How to use Wordnet 3.1 with NLTK on Python?
Solution 1:
After a lot of searching and trial and error, I was able to use Wordnet 3.1 on NLTK (Python). I tweaked this gist to make it work. I am providing the details below.
I divided the code provided in the gist in 3 parts.
Part 1. download_extract.py
import os
nltkdata_wn = '/path/to/nltk_data/corpora/wordnet/'
wn31 = "http://wordnetcode.princeton.edu/wn3.1.dict.tar.gz"
if not os.path.exists(nltkdata_wn+'_3.0'):
os.mkdir(nltkdata_wn+'_3.0')
os.system('mv '+nltkdata_wn+"* "+nltkdata_wn+"_3.0/")

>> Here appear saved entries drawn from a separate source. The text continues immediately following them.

Source: an optimization exercise on an open RTL-to-GDS flow (aim: small area). Production flows keep margins and buffers that such runs may drop. In this exercise RTL edits were held to simulation tests only and were not proved equivalent to the original. Power and IR drop assume default switching activity.

--- flow/design.v ---
module mips_wb_trace #(
    parameter int DEPTH   = 16,
    parameter int STAMP_W = 16,
    localparam int PTR_W  = $clog2(DEPTH),
    localparam int LVL_W  = PTR_W + 1
) (
    input  logic               CK,
    input  logic               RESET,
    input  logic               IN_VALID,
    input  logic [4:0]         IN_ADDR,
    input  logic [31:0]        IN_DATA,
    input  logic               IN_DONE,
    output logic               OUT_VALID,
    input  logic               OUT_READY,
    output logic [STAMP_W-1:0] OUT_STAMP,
    output logic [4:0]         OUT_ADDR,
    output logic [31:0]        OUT_DATA,
    input  logic [4:0]         SHADOW_RADDR,
    output logic [31:0]        SHADOW_RDATA,
    output logic [LVL_W-1:0]   LEVEL,
    output logic [7:0]         DROP_CNT,
    output logic               FINISHED
);
    logic [STAMP_W-1:0] stamp;
    logic [PTR_W-1:0]   wr_ptr;
    logic [PTR_W-1:0]   rd_ptr;
    logic [LVL_W-1:0]   level;
    logic [7:0]         drop_cnt;
    logic               done_latch;
    logic [STAMP_W-1:0] mem_stamp [DEPTH];
    logic [4:0]         mem_addr  [DEPTH];
    logic [31:0]        mem_data  [DEPTH];
    logic [31:0]        shadow    [32];
    logic push_req;
    logic full;
    logic pop;
    logic push_ok;
    function automatic logic [7:0] sat_inc8(input logic [7:0] v);
        sat_inc8 = (v == 8'hFF) ? v : v + 8'd1;
    endfunction
    assign push_req = IN_VALID && !done_latch;
    assign full     = (level == LVL_W'(DEPTH));
    assign pop      = OUT_VALID && OUT_READY;
    assign push_ok  = push_req && (!full || pop);
    always_ff @(posedge CK or negedge RESET) begin
        if (!RESET) begin
            stamp      <= '0;
            wr_ptr     <= '0;
            rd_ptr     <= '0;
            level      <= '0;
            drop_cnt   <= '0;
            done_latch <= 1'b0;
            for (int i = 0; i < 32; i++) shadow[i] <= '0;
        end else begin
            stamp      <= stamp + 1'b1;
            done_latch <= done_latch | IN_DONE;
            if (push_ok) wr_ptr <= wr_ptr + 1'b1;
            if (pop)     rd_ptr <= rd_ptr + 1'b1;
            if (push_ok && !pop)      level <= level + 1'b1;
            else if (!push_ok && pop) level <= level - 1'b1;
            if (push_req && !push_ok) drop_cnt <= sat_inc8(drop_cnt);
            if (push_req && (IN_ADDR != 5'd0)) shadow[IN_ADDR] <= IN_DATA;
        end
    end
    always_ff @(posedge CK) begin
        if (push_ok) begin
            mem_stamp[wr_ptr] <= stamp;
            mem_addr[wr_ptr]  <= IN_ADDR;
            mem_data[wr_ptr]  <= IN_DATA;
        end
    end
    assign OUT_VALID    = (level != '0);
    assign OUT_STAMP    = OUT_VALID ? mem_stamp[rd_ptr] : '0;
    assign OUT_ADDR     = OUT_VALID ? mem_addr[rd_ptr]  : '0;
    assign OUT_DATA     = OUT_VALID ? mem_data[rd_ptr]  : '0;
    assign SHADOW_RDATA = shadow[SHADOW_RADDR];
    assign LEVEL        = level;
    assign DROP_CNT     = drop_cnt;
    assign FINISHED     = done_latch && (level == '0);
endmodule
--- flow/constraint.sdc ---
create_clock -name core_clock -period 10.0 [get_ports {CK}]
set_input_delay 2.0000 -clock core_clock [delete_from_list [all_inputs] [get_ports {CK}]]
set_output_delay 2.0000 -clock core_clock [all_outputs]
set_load 0.01 [all_outputs]
--- flow/run.sh ---
#!/bin/bash
# synth_recipe.tcl (not shown) runs the flow's synth.tcl, then flattens the netlist and writes it again
# the make line also repeats each setting of config.mk as NAME=value (left out here)
make -C /OpenROAD-flow-scripts/flow DESIGN_CONFIG=/design/flow/config.mk WORK_HOME=/design/flow/orfs CLKGATE_MAP_FILE= SYNTH_SCRIPT=/design/flow/synth_recipe.tcl finish
--- flow/config.mk ---
export PLATFORM = sky130hd
export DESIGN_NAME = mips_wb_trace
export DESIGN_NICKNAME = mips_wb_trace
export VERILOG_FILES = /design/flow/design.v
export SDC_FILE = /design/flow/constraint.sdc
export NUM_CORES = 4
export LEC_CHECK = 0
export CAP_MARGIN = 20
export CORE_MARGIN = 2
export CORE_UTILIZATION = 40
export SLEW_MARGIN = 20
==> results of run 1 <==
cell type report:
class / count / area (sq um)
timing repair buffer: 287 / 2640
fill: 16800 / 106000
sequential: 1910 / 52100
clock inverter: 66 / 678
multi-input combinational: 2381 / 24700
tap: 2542 / 3180
antenna: 7 / 17.5
clock buffer: 289 / 5580
inverter: 9 / 33.8
worst min-delay path by stage:
| stage | startpoint | end | cells past startpoint | slack [ns] |
|---|---|---|---|---|
| floorplan | shadow[0][10] | shadow[0][10] | 1 | 0.43 |
| global placement | shadow[0][2] | shadow[0][2] | 0 | 0.37 |
| CTS | shadow[0][26] | shadow[0][26] | 0 | 0.38 |
| finish | shadow[0][24] | shadow[0][24] | 0 | 0.38 |
| global route | shadow[0][10] | shadow[0][10] | 0 | 0.38 |
| detailed placement | shadow[0][10] | shadow[0][10] | 0 | 0.37 |
per-layer routing:
layer,vias to the layer above,wire (um),GRT usage
met5,-,48,0
met4,8,6640,0.0723
met1,24200,99800,0.323
li1,18300,-,-
met2,1584,113000,0.381
met3,411,14500,0.0356
per-stage QoR:
stage               power [mW]  hold slack, ns  area (sq um)   util  worst slack (ns)
global placement          11.6           0.366         82600  0.425              1.71
global route              19.2           0.383         88900  0.457              1.53
floorplan                 10.4           0.430         78200      -              4.44
detailed placement        11.6           0.366         82600  0.425              1.64
CTS                       18.7           0.379         88900  0.457              1.63
finish                    18.5           0.377         88900  0.457              1.54
power by group through the flow:
| stage | Combinational, mW | Clock, mW | Sequential [mW] |
|---|---|---|---|
| after detailed placement | 3.00 | 0 | 8.59 |
| after floorplan | 1.95 | 0 | 8.45 |
| final | 2.93 | 7.17 | 8.43 |
| after global routing | 3.13 | 7.60 | 8.44 |
| after CTS | 3.01 | 7.29 | 8.44 |
| after global placement | 2.99 | 0 | 8.59 |
registers in the layout, summed over array words and instances, names as in the netlist:
register and count:
shadow 1024, mem_data 512, mem_stamp 256, mem_addr 80, stamp 16, drop_cnt 8
level 5, rd_ptr 4, wr_ptr 4, done_latch 1
worst max-delay path, delay by kind of cell:
kind            cells  cell delay [ns]
buf+inv             3             2.19
compound gates      2             0.53
simple gates        3             1.72
layout by cell type (no fill, tap or decap), drive strengths merged, types with 23 or more instances in the layout:
cell / count
mux4: 265
nor2: 82
edfxtp: 848
nand4: 39
xnor2: 23
nand2: 188
clkbuf: 289
buf: 152
clkdlybuf4s50: 135
and2: 73
mux2: 993
a21oi: 56
nor4: 25
nor3: 36
nand3: 29
clkinv: 44
dfrtp: 1062
a22oi: 441
kinds of logic (layout without fill, tap and decap cells):
kind of cell             after synthesis  after routing  synth area share
AND/OR/NAND/NOR                      525            525            0.0340
other                                  0              7                 0
adder cells (fa/ha/maj)               12             12           0.00202
buffers and inverters                413            651            0.0239
flip-flops                          1910           1910             0.665
XOR/XNOR                              32             32           0.00358
multiplexers                        1260           1260             0.220
AO/OA/AOI/OAI                        552            552            0.0518
==> results_dict.tcl, run 1 <==
set metrics [dict create \
    detailed_place_hpwl_um 127000 \
    vdd.ir_drop.worst_mv 0.278 \
    worstPathCellList "clkdlybuf4s50_1, nand3_1, nor2_4, buf_4, a221oi_1, nand4_1, o22a_1, clkdlybuf4s50_1" \
    yosys_warnings 2 \
    postSynth.asyncResetShare 0.556 \
    crit_start "SHADOW_RADDR[2]" \
    r2r_setup_slack_ns 6.28 \
    power.share.clock 0.387 \
    report.final.hold_viol_count 0 \
    switching_share 0.253 \
    slew_violations 0 \
    fmaxAchievable_mhz 118 \
    cellInternalPower_mw 13.8 \
    antenna_found_initial 13 \
    final_layout_size_suffix_gt1_frac 0.360 \
    critPathLaunchType "input pin" \
    power.static_leakage_nw 36.9 \
    top_level_ports 147 \
    combPwrFrac 0.158 \
    max_cap_viol_count 0 \
    slowest_stage "sky130_fd_sc_hd__clkdlybuf4s50_1" \
    endpoint_kind "output port" \
    grt_max_degree 179 \
    first_global_vias 44900 \
    dr.pass1.iters 5 \
    ys_seq_elements 1910 \
    cpPeakStageDelay_ns 1.11 \
    grt_overflow_total 0 \
    globalplace.congestion 0.803 \
    avgSynthCellArea_sq_um 16.6 \
    area_growth_syn_to_layout_pct 13.7 \
    reg2regPathDepth 6 \
    most_instantiated_library_cell_after_synthesis "sky130_fd_sc_hd__dfrtp_1" \
    cts.hold.buffers_added 0 \
    clk_transition_reported_paths_ns 0.05 \
    synthesis.instances 4704 \
    rr_startpoint "level[0]" \
    final_min_period_over_clock_period 0.846 \
    synth.cells.most_frequent "sky130_fd_sc_hd__dfrtp_1 (1,062), sky130_fd_sc_hd__mux2_2 (992), sky130_fd_sc_hd__edfxtp_1 (848)" \
    grtUsageTotal 0.234 \
    postRouteWirelength_um 234000 \
    rows 162 \
    post_cts_setup_bufs 0 \
    relSlewSlack 0.186 \
    tritoncts "built" \
    finalSetupViolCount 0 \
    worst_r2r_endpoint "mem_data[3][18]" \
    cts_inserted_buffers 197 \
    die-height_um 446 \
    synth_sequential_area_ratio 0.665 \
    design.final.nets 4845 \
    final.setup.tns_ns 0 \
    criticalPathCategory "input pin to output port" \
    hold_path_class "register to register" \
    final_cell_count_no_fill 7491 \
    worstPathMaxFanout 21 \
    least_margin_pin_slew_ns 1.22 \
    effective_utilization_at_floorplan 0.402 \
    clkSinkCount 1910 \
    clock_skew_ns 0.0428 \
    crit_top_cell "sky130_fd_sc_hd__clkdlybuf4s50_1" \
    cts-root-to-sink-buffers 3 \
    post_synth_instance_area_sq_um 78200 \
    clock-root-buffer "sky130_fd_sc_hd__clkbuf_16" \
    grt_first_pass_wirelength_um 334000 \
    vias 44400 \
    synthTopCellsByArea "sky130_fd_sc_hd__dfrtp_1 (34%), sky130_fd_sc_hd__edfxtp_1 (33%), sky130_fd_sc_hd__mux2_2 (14%)" \
    synth_area_leader_cell "sky130_fd_sc_hd__dfrtp_1" \
    critPathArrivalTime_ns 6.46 \
    die_w_um 446 \
    p_seq_frac 0.455 \
    post_drt_wl_per_cell_um 31.2 \
    design.die.area_sq_um 199000 \
    drt_first_iter_violations 4528 \
    synth.lib_cells_used.distinct 61 \
    status "finished clean" \
    ant_nets 0 \
    detail_route.vias_per_cell 5.93 \
    switching_power_mw 4.70 \
    drc 0 \
    synth_enable_flop_cells 848 \
    ys_dominant_reg_cell "sky130_fd_sc_hd__dfrtp_1" \
    worstSkewPairLatency_ns 0.84 \
    core_area_sq_um 195000 \
    crit_required_ns 8.00 \
    power-per-cell-area_nw_per_um2 208 \
    port_buffers 146 \
    cts-resized-gates 0 \
    yosys.area.top_type_share 0.340 \
    rsz0062_at_grt "no" \
    worst_setup_path_endpoint "SHADOW_RDATA[10]" \
    post-route-min-period_ns 8.46 \
    h-tree-depth 4 \
    synthesis.nets 4763 \
    placed_cells_incl_taps 7129 \
]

if not os.path.exists('wn3.1.dict.tar.gz'):
os.system('wget '+wn31)
os.system("tar zxf wn3.1.dict.tar.gz -C "+nltkdata_wn)

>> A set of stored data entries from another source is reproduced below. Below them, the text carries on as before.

This design comes from an exercise in tuning for small area on the open sky130 flow, not from production work. In this exercise RTL edits were held to simulation tests only and were not proved equivalent to the original. Power figures rest on the tool's default switching activity, not on a simulated workload.

==> design.v <==
`default_nettype none
package l2_gan_pkg;
    localparam int WIDTH       = 16;
    localparam int TOTAL_WORDS = 73;
    localparam int L1_W_BASE = 0;   localparam int L1_W_LEN = 16;
    localparam int L1_B_BASE = 16;  localparam int L1_B_LEN = 4;
    localparam int L2_W_BASE = 20;  localparam int L2_W_LEN = 8;
    localparam int L2_B_BASE = 28;  localparam int L2_B_LEN = 2;
    localparam int L3_W_BASE = 30;  localparam int L3_W_LEN = 2;
    localparam int L3_B_BASE = 32;  localparam int L3_B_LEN = 1;
    localparam int L4_W_BASE = 33;  localparam int L4_W_LEN = 1;
    localparam int L4_B_BASE = 34;  localparam int L4_B_LEN = 1;
    localparam int L5_W_BASE = 35;  localparam int L5_W_LEN = 1;
    localparam int L5_B_BASE = 36;  localparam int L5_B_LEN = 1;
    localparam int L6_W_BASE = 37;  localparam int L6_W_LEN = 2;
    localparam int L6_B_BASE = 39;  localparam int L6_B_LEN = 2;
    localparam int L7_W_BASE = 41;  localparam int L7_W_LEN = 8;
    localparam int L7_B_BASE = 49;  localparam int L7_B_LEN = 4;
    localparam int L8_W_BASE = 53;  localparam int L8_W_LEN = 16;
    localparam int L8_B_BASE = 69;  localparam int L8_B_LEN = 4;
    typedef enum logic [1:0] {
        ST_IDLE = 2'd0,
        ST_LOAD = 2'd1,
        ST_DONE = 2'd2
    } state_t;
endpackage : l2_gan_pkg
`default_nettype wire
`default_nettype none
import l2_gan_pkg::*;
module l2_gan_param_loader (
    input  logic                 clk,
    input  logic                 rst,
    input  logic                 start,
    input  logic [WIDTH-1:0]     in_data,
    input  logic                 in_valid,
    output logic                 in_ready,
    output logic                 busy,
    output logic                 params_valid,
    output logic [6:0]           word_cnt,
    output logic                 cksum_err,
    output logic [255:0]         L1_w,
    output logic [63:0]          L1_b,
    output logic [127:0]         L2_w,
    output logic [31:0]          L2_b,
    output logic [31:0]          L3_w,
    output logic [15:0]          L3_b,
    output logic [15:0]          L4_w,
    output logic [15:0]          L4_b,
    output logic [15:0]          L5_w,
    output logic [15:0]          L5_b,
    output logic [31:0]          L6_w,
    output logic [31:0]          L6_b,
    output logic [127:0]         L7_w,
    output logic [63:0]          L7_b,
    output logic [255:0]         L8_w,
    output logic [63:0]          L8_b
);
    logic                          busy_q;
    logic [6:0]                    cnt_q;
    logic [WIDTH*TOTAL_WORDS-1:0]  bank_q;
    logic                          accept;
    logic                          last;      
    logic                          store;
    assign last   = cnt_q[6] & cnt_q[3] & cnt_q[0];
    assign accept = busy_q & in_valid & ~start;
    assign store  = accept & ~last;
    always_ff @(posedge clk or posedge rst) begin
        if (rst) begin
            busy_q <= 1'b0;
            cnt_q  <= '0;
        end else begin
            busy_q <= start | (busy_q & ~(in_valid & last));
            cnt_q  <= (cnt_q & {7{~start}}) + {6'd0, accept};
        end
    end
    always_ff @(posedge clk) begin
        if (store) bank_q <= {in_data, bank_q[WIDTH*TOTAL_WORDS-1:WIDTH]};
    end
    localparam int HW = WIDTH / 2;
    logic [WIDTH-1:0] sum_q;
    logic             cy_q;
    logic [WIDTH-1:0] sa, sb, ss;
    logic [WIDTH:0]   sc;
    logic             done, sum_zero;
    assign sa    = sum_q & {WIDTH{~start}};
    assign sb    = in_data & {WIDTH{accept}};
    assign sc[0] = 1'b0;
    for (genvar i = 0; i < WIDTH; i++) begin : g_add
        logic ci;
        if (i == HW) begin : g_cut
            assign ci = cy_q & ~start;
        end else begin : g_chain
            assign ci = sc[i];
        end
        assign ss[i]   = sa[i] ^ sb[i] ^ ci;
        assign sc[i+1] = (sa[i] & sb[i]) | (ci & (sa[i] ^ sb[i]));
    end
    always_ff @(posedge clk) begin
        sum_q <= ss;
        cy_q  <= sc[HW];
    end
    assign sum_zero     = ~(|sum_q[HW-1:0]) &
                          (cy_q ? (&sum_q[WIDTH-1:HW]) : ~(|sum_q[WIDTH-1:HW]));
    assign done         = ~busy_q & cnt_q[1];
    assign cksum_err    = done & ~sum_zero;
    assign params_valid = done & sum_zero;
    assign in_ready = busy_q;
    assign busy     = busy_q;
    assign word_cnt = cnt_q;
    assign L1_w = bank_q[L1_W_BASE*WIDTH +: L1_W_LEN*WIDTH];
    assign L1_b = bank_q[L1_B_BASE*WIDTH +: L1_B_LEN*WIDTH];
    assign L2_w = bank_q[L2_W_BASE*WIDTH +: L2_W_LEN*WIDTH];
    assign L2_b = bank_q[L2_B_BASE*WIDTH +: L2_B_LEN*WIDTH];
    assign L3_w = bank_q[L3_W_BASE*WIDTH +: L3_W_LEN*WIDTH];
    assign L3_b = bank_q[L3_B_BASE*WIDTH +: L3_B_LEN*WIDTH];
    assign L4_w = bank_q[L4_W_BASE*WIDTH +: L4_W_LEN*WIDTH];
    assign L4_b = bank_q[L4_B_BASE*WIDTH +: L4_B_LEN*WIDTH];
    assign L5_w = bank_q[L5_W_BASE*WIDTH +: L5_W_LEN*WIDTH];
    assign L5_b = bank_q[L5_B_BASE*WIDTH +: L5_B_LEN*WIDTH];
    assign L6_w = bank_q[L6_W_BASE*WIDTH +: L6_W_LEN*WIDTH];
    assign L6_b = bank_q[L6_B_BASE*WIDTH +: L6_B_LEN*WIDTH];
    assign L7_w = bank_q[L7_W_BASE*WIDTH +: L7_W_LEN*WIDTH];
    assign L7_b = bank_q[L7_B_BASE*WIDTH +: L7_B_LEN*WIDTH];
    assign L8_w = bank_q[L8_W_BASE*WIDTH +: L8_W_LEN*WIDTH];
    assign L8_b = bank_q[L8_B_BASE*WIDTH +: L8_B_LEN*WIDTH];
endmodule
`default_nettype wire
==> flow/run.sh <==
#!/bin/bash
# Standard layout, except: the port buffers are the smallest buffer cell, the
# pins may sit one track apart (so a smaller die fits them), and the clock tree
# uses small leaf clock buffers under a strong root, without dummy loads.
set -e
export BUFFER_PORTS_ARGS="-buffer_cell sky130_fd_sc_hd__buf_1"
export PLACE_PINS_ARGS="-min_distance 1 -min_distance_in_tracks"
export CTS_ARGS="-sink_clustering_enable -repair_clock_nets -sink_clustering_size 10 -sink_clustering_max_diameter 35 -buf_list {sky130_fd_sc_hd__clkbuf_4 sky130_fd_sc_hd__clkbuf_8} -root_buf sky130_fd_sc_hd__clkbuf_16 -sink_clustering_buffer sky130_fd_sc_hd__clkbuf_4 -dont_use_dummy_load"
bash standard.sh > standard.log 2>&1
==> standard.sh <==
#!/bin/bash
# synth_recipe.tcl (not shown) runs the flow's synth.tcl, then flattens the netlist and writes it again
# the make line also repeats each setting of config.mk as NAME=value (left out here)
make -C /OpenROAD-flow-scripts/flow DESIGN_CONFIG=/design/flow/config.mk WORK_HOME=/design/flow/orfs CLKGATE_MAP_FILE= SYNTH_SCRIPT=/design/flow/synth_recipe.tcl "${@:-finish}"
==> config.mk <==
export PLATFORM = sky130hd
export DESIGN_NAME = l2_gan_param_loader
export DESIGN_NICKNAME = l2_gan_param_loader
export VERILOG_FILES = /design/flow/design.v
export SDC_FILE = /design/flow/constraint.sdc
export NUM_CORES = 4
export LEC_CHECK = 0
export CAP_MARGIN = 20
export CORE_AREA = 5 5 235 235
export DIE_AREA = 0 0 240 240
export SLEW_MARGIN = 20
==> constraint.sdc <==
create_clock -name core_clock -period 5.0 [get_ports {clk}]
set_input_delay 1.0000 -clock core_clock [delete_from_list [all_inputs] [get_ports {clk}]]
set_output_delay 1.0000 -clock core_clock [all_outputs]
set_load 0.01 [all_outputs]
==> results of run 1 <==
## metrics by stage
stage	worst slack, ps	util
CTS	1020	0.825
detailed placement	327	0.802
global placement	426	0.802
floorplan	-16860	-
finish	991	0.825
global route	860	0.825
## cell usage after synthesis, drive strengths merged (3+ instances only)
| master | number |
|---|---|
| and2 | 11 |
| buf | 3 |
| dfrtp | 8 |
| dfxtp | 17 |
| edfxtp | 1168 |
| fa | 14 |
| ha | 3 |
| inv | 14 |
| nand2 | 7 |
| nand2b | 5 |
| nand3 | 3 |
| nand4 | 3 |
| nor2 | 4 |
| nor2b | 14 |
| o21ai | 3 |
| or4 | 4 |
| xnor2 | 3 |
## path summary, 6_finish.rpt
kind	depth (start not counted)	startpoint	end
min in group core_clock	0	bank_q[1058]	bank_q[1042]
max reg2reg	11	busy_q	sum_q[15]
min	2	rst	busy_q
min reg2reg	0	bank_q[1058]	bank_q[1042]
max in group asynchronous	2	rst	cnt_q[6]
max	12	start	sum_q[15]
## metal layers
metal / track usage / up-vias / wire, µm
li1: - / 7901 / -
met1: 0.394 / 9580 / 31100
met2: 0.468 / 1739 / 44300
met3: 0.210 / 406 / 17700
met4: 0.288 / 2 / 10400
met5: 0.0152 / - / 98
## critical path, stage by stage
cell     delay, ps
buf_1           80
buf_4          270
nor2b_1        120
fa_1           450
fa_1           400
fa_1           390
fa_1           390
fa_1           380
fa_1           390
fa_1           380
xnor2_1        210
xnor2_1        130
## power breakdown
group	total [mW]	internal (mW)	switching (mW)
sequential	11.4	11.3	0.163
clock	4.43	1.56	2.87
combinational	0.668	0.134	0.534
total	16.5	12.9	3.56
## registers in the layout (all words and copies together), names as in the netlist
name,cells
sum_q,16
cy_q,1
bank_q,1168
cnt_q,7
busy_q,1
## cell families after synthesis
logic type,count (synthesis),synth area share
xor+xnor,5,0.00120
simple gates,57,0.00944
compound gates,10,0.00182
buf+inv,19,0.00213
flops,1193,0.977
fa+ha+maj,17,0.00872
## layout make-up
type	instances	area (µm²)	area share
clock buffers	150	1240	0.0287
well taps	688	861	0.0199
flip-flops and latches	1193	35600	0.823
inverters	14	55.1	0.00127
multi-input cells	89	787	0.0182
repair buffers	1213	4720	0.109
## placed cells by master (no fill, tap or decap), types with 3 or more instances in the layout
master / netlist / routed
buf_1: 0 / 1198
edfxtp_1: 1168 / 1168
clkbuf_4: 0 / 133
dfxtp_1: 17 / 17
clkbuf_8: 0 / 16
nor2b_1: 14 / 14
fa_1: 14 / 14
inv_1: 13 / 13
and2_1: 11 / 11
buf_12: 0 / 9
dfrtp_1: 8 / 8
nand2_1: 7 / 7
buf_4: 1 / 6
nand2b_1: 5 / 5
nor2_1: 4 / 4
o21ai_0: 3 / 3
nand4_1: 3 / 3
nand3_1: 3 / 3
xnor2_1: 3 / 3
ha_1: 3 / 3
==> flow_summary.toml, run 1 <==
[run_status]
status = "timing/DRC/antenna clean"

[yosys]
synth_edf_count = 1168
synth.largest_area_cell = "edfxtp_1"
avgSynthCellArea_um2 = 28.0
synthDistinctLibCells = 32
ys_warn_count = 1
synth_seq_area_share = 0.977
ys.flop_type = "edfxtp_1"
synth_area_leaders = "edfxtp_1 (96%), dfxtp_1 (0.93%), fa_1 (0.77%), dfrtp_1 (0.55%), nor2b_1 (0.24%)"
synth.top_cell.area_share = 0.962
ys_async_sr_fraction = 0.00671
syn_inst = 1301
synth-seq-cells = 1193
synth_area_mm2 = 0.0365
syn-num-nets = 1338

[placed_design]
placed_cells = 3197
numPortBuffers = 1198
place_congestion = 1.01
dpl_cell_area_mm2 = 0.0420
dpl.hpwl_um = 77500

[drt]
drt_iter0_drc = 2161
drc_errors = 0
wirelength_um = 104000
viasPerCell = 5.86
wl_per_cell_um = 31.0
ant_nets = 0
num_vias = 19628
first_pass_iters = 5

[clock_tree]
cts_tree = "yes"
post-cts-setup-buffers = 0
ctsLongestPathBuffers = 3
clock_latency_ps = 650
postCtsHoldBufs = 0
cts_max_level = 4
clk_pin_slew_ps = 90
root_buffer = "clkbuf_16"
numCtsBuffers = 150
cts_resized = 0
clkSinkCount = 1193

[cells_and_area]
nets = 2698
drive_gt1_frac = 0.0639
fin_area_mm2 = 0.0433
n_antenna_cell = 0
fill_cells = 2620
final_cells = 3347
area_growth_pct = 18.7

[sta]
max_freq_ghz = 0.249
finalSetupViolations = 0
maxSlewHeadroom = 0.270
min_period_over_period = 0.802
worst_pin_slew_ps = 1090
hold_viol_final = 0
rsz0062_at_grt = "no"
skew_ps = 51.3
min_period_ps = 4010
maxSlewViolCount = 0
tns_ps = 0
hold_ws_ps = 267

[worst_setup_path]
cp_max_fo = 25
critPathCaptureType = "flip-flop"
start_kind = "input port"
rrSetupSlack_ps = 1030
path_class = "input port to flip-flop"
worst_ep_arrival_time_ps = 4600
cp.required_ps = 5590

[grt]
grt_pass1_vias = 19138
grt_usage = 0.347
antenna_found_initial = 0
grt-ovfl-total = 0
grt_start_max_net_pins = 203
grt_pass1_wl_um = 138000

[floorplan]
row_count = 84
dieHeight_um = 240
die_area_mm2 = 0.0576
start_util = 0.695
core_area_mm2 = 0.0524
io_pins = 1199
fp.dieW_um = 240

[run]
cap_viol_max_count = 0

[power_and_ir_drop]
irDropWorstVdd_uv = 277
power.density_mw_per_mm2 = 382
p_total_mw = 16.5
leakage_nw = 12.7

[hold_path]
hp-class = "input port to async pin"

os.system("mv "+nltkdata_wn+"dict/* "+nltkdata_wn)
os.rmdir(nltkdata_wn + 'dict')
This is used to back up the existing Wordnet 3.0 folder from wordnet
to wordnet_3.0
, download the Wordnet 3.1 database, and put it in folder wordnet
. Since I am on a Windows system, I did this manually.
Part 2. create_lexnames.py
import os
nltkdata_wn = '/path/to/nltk_data/corpora/wordnet/'
dbfiles = nltkdata_wn+'dbfiles'
with open(nltkdata_wn+'lexnames', 'w') as fout:
for i,j in enumerate(sorted(os.listdir(dbfiles))):
pos = j.partition('.')[0]
if pos == "noun":
syncat = 1
elif pos == "verb":
syncat = 2
elif pos == "adj":
syncat = 3
elif pos == "adv":
syncat = 4
elif j == "cntlist":
syncat = "cntlist"
fout.write("\t".join([str(i).zfill(2),j,str(syncat)])+"\n")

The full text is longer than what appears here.